■ PROMPT ■
In the entries below, find the line with "pd_counter: 20 lines" and print exactly every line from there up to and including the line with "# synth_recipe.tcl (not", with no other lines.

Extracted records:
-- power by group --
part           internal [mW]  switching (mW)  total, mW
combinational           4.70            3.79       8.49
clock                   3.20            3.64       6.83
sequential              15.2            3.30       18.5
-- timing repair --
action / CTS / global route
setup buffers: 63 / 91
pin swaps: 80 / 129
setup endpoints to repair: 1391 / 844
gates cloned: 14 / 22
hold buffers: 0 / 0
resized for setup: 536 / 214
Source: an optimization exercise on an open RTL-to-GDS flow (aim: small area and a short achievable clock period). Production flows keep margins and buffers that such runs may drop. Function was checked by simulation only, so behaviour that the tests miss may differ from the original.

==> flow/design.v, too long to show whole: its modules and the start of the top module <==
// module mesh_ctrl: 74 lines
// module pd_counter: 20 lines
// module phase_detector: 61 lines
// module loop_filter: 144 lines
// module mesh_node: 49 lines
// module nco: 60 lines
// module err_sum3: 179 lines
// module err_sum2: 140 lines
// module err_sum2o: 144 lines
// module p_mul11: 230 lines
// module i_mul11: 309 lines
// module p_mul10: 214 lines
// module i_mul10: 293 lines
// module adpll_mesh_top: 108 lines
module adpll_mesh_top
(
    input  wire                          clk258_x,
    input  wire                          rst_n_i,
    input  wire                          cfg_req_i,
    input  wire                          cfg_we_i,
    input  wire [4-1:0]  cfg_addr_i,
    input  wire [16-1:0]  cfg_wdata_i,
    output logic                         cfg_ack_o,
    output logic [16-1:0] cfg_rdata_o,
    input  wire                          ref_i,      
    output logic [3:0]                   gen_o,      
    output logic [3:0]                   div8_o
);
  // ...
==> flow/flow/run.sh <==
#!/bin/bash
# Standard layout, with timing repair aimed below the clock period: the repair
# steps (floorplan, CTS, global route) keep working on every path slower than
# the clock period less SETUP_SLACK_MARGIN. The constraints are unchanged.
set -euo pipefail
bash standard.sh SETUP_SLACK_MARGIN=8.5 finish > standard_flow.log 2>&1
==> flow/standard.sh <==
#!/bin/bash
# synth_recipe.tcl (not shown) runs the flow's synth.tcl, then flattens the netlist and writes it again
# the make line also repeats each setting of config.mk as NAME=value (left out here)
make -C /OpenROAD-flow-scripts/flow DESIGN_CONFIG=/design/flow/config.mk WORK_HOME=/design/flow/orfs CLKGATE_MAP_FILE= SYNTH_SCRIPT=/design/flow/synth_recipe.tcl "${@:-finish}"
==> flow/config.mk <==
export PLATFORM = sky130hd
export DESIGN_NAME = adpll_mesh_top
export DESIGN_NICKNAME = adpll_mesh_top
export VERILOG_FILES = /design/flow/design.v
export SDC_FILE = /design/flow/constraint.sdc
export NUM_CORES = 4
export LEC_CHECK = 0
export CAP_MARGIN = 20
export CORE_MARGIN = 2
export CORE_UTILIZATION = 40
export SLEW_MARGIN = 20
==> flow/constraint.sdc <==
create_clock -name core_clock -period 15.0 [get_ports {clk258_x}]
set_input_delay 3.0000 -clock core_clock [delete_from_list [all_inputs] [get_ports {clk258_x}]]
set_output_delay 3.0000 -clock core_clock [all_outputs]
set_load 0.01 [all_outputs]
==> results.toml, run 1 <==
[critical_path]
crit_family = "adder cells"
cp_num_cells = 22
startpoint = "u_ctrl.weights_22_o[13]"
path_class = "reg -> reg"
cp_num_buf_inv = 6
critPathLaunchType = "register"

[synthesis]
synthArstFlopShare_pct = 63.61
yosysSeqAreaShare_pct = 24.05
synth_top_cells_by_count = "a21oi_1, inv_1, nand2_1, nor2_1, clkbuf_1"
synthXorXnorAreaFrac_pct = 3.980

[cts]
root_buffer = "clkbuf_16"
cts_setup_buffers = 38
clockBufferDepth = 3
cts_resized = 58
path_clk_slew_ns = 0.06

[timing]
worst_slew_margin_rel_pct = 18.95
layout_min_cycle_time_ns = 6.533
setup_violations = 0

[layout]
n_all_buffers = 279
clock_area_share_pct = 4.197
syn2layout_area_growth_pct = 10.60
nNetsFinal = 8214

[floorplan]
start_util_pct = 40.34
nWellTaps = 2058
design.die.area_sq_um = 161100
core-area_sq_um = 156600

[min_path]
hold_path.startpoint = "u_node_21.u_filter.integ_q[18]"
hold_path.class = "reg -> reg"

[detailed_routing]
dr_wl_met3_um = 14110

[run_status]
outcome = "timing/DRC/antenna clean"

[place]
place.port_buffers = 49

■ TASK ANSWER ■
// module pd_counter: 20 lines
// module phase_detector: 61 lines
// module loop_filter: 144 lines
// module mesh_node: 49 lines
// module nco: 60 lines
// module err_sum3: 179 lines
// module err_sum2: 140 lines
// module err_sum2o: 144 lines
// module p_mul11: 230 lines
// module i_mul11: 309 lines
// module p_mul10: 214 lines
// module i_mul10: 293 lines
// module adpll_mesh_top: 108 lines
module adpll_mesh_top
(
    input  wire                          clk258_x,
    input  wire                          rst_n_i,
    input  wire                          cfg_req_i,
    input  wire                          cfg_we_i,
    input  wire [4-1:0]  cfg_addr_i,
    input  wire [16-1:0]  cfg_wdata_i,
    output logic                         cfg_ack_o,
    output logic [16-1:0] cfg_rdata_o,
    input  wire                          ref_i,      
    output logic [3:0]                   gen_o,      
    output logic [3:0]                   div8_o
);
  // ...
==> flow/flow/run.sh <==
#!/bin/bash
# Standard layout, with timing repair aimed below the clock period: the repair
# steps (floorplan, CTS, global route) keep working on every path slower than
# the clock period less SETUP_SLACK_MARGIN. The constraints are unchanged.
set -euo pipefail
bash standard.sh SETUP_SLACK_MARGIN=8.5 finish > standard_flow.log 2>&1
==> flow/standard.sh <==
#!/bin/bash
# synth_recipe.tcl (not shown) runs the flow's synth.tcl, then flattens the netlist and writes it again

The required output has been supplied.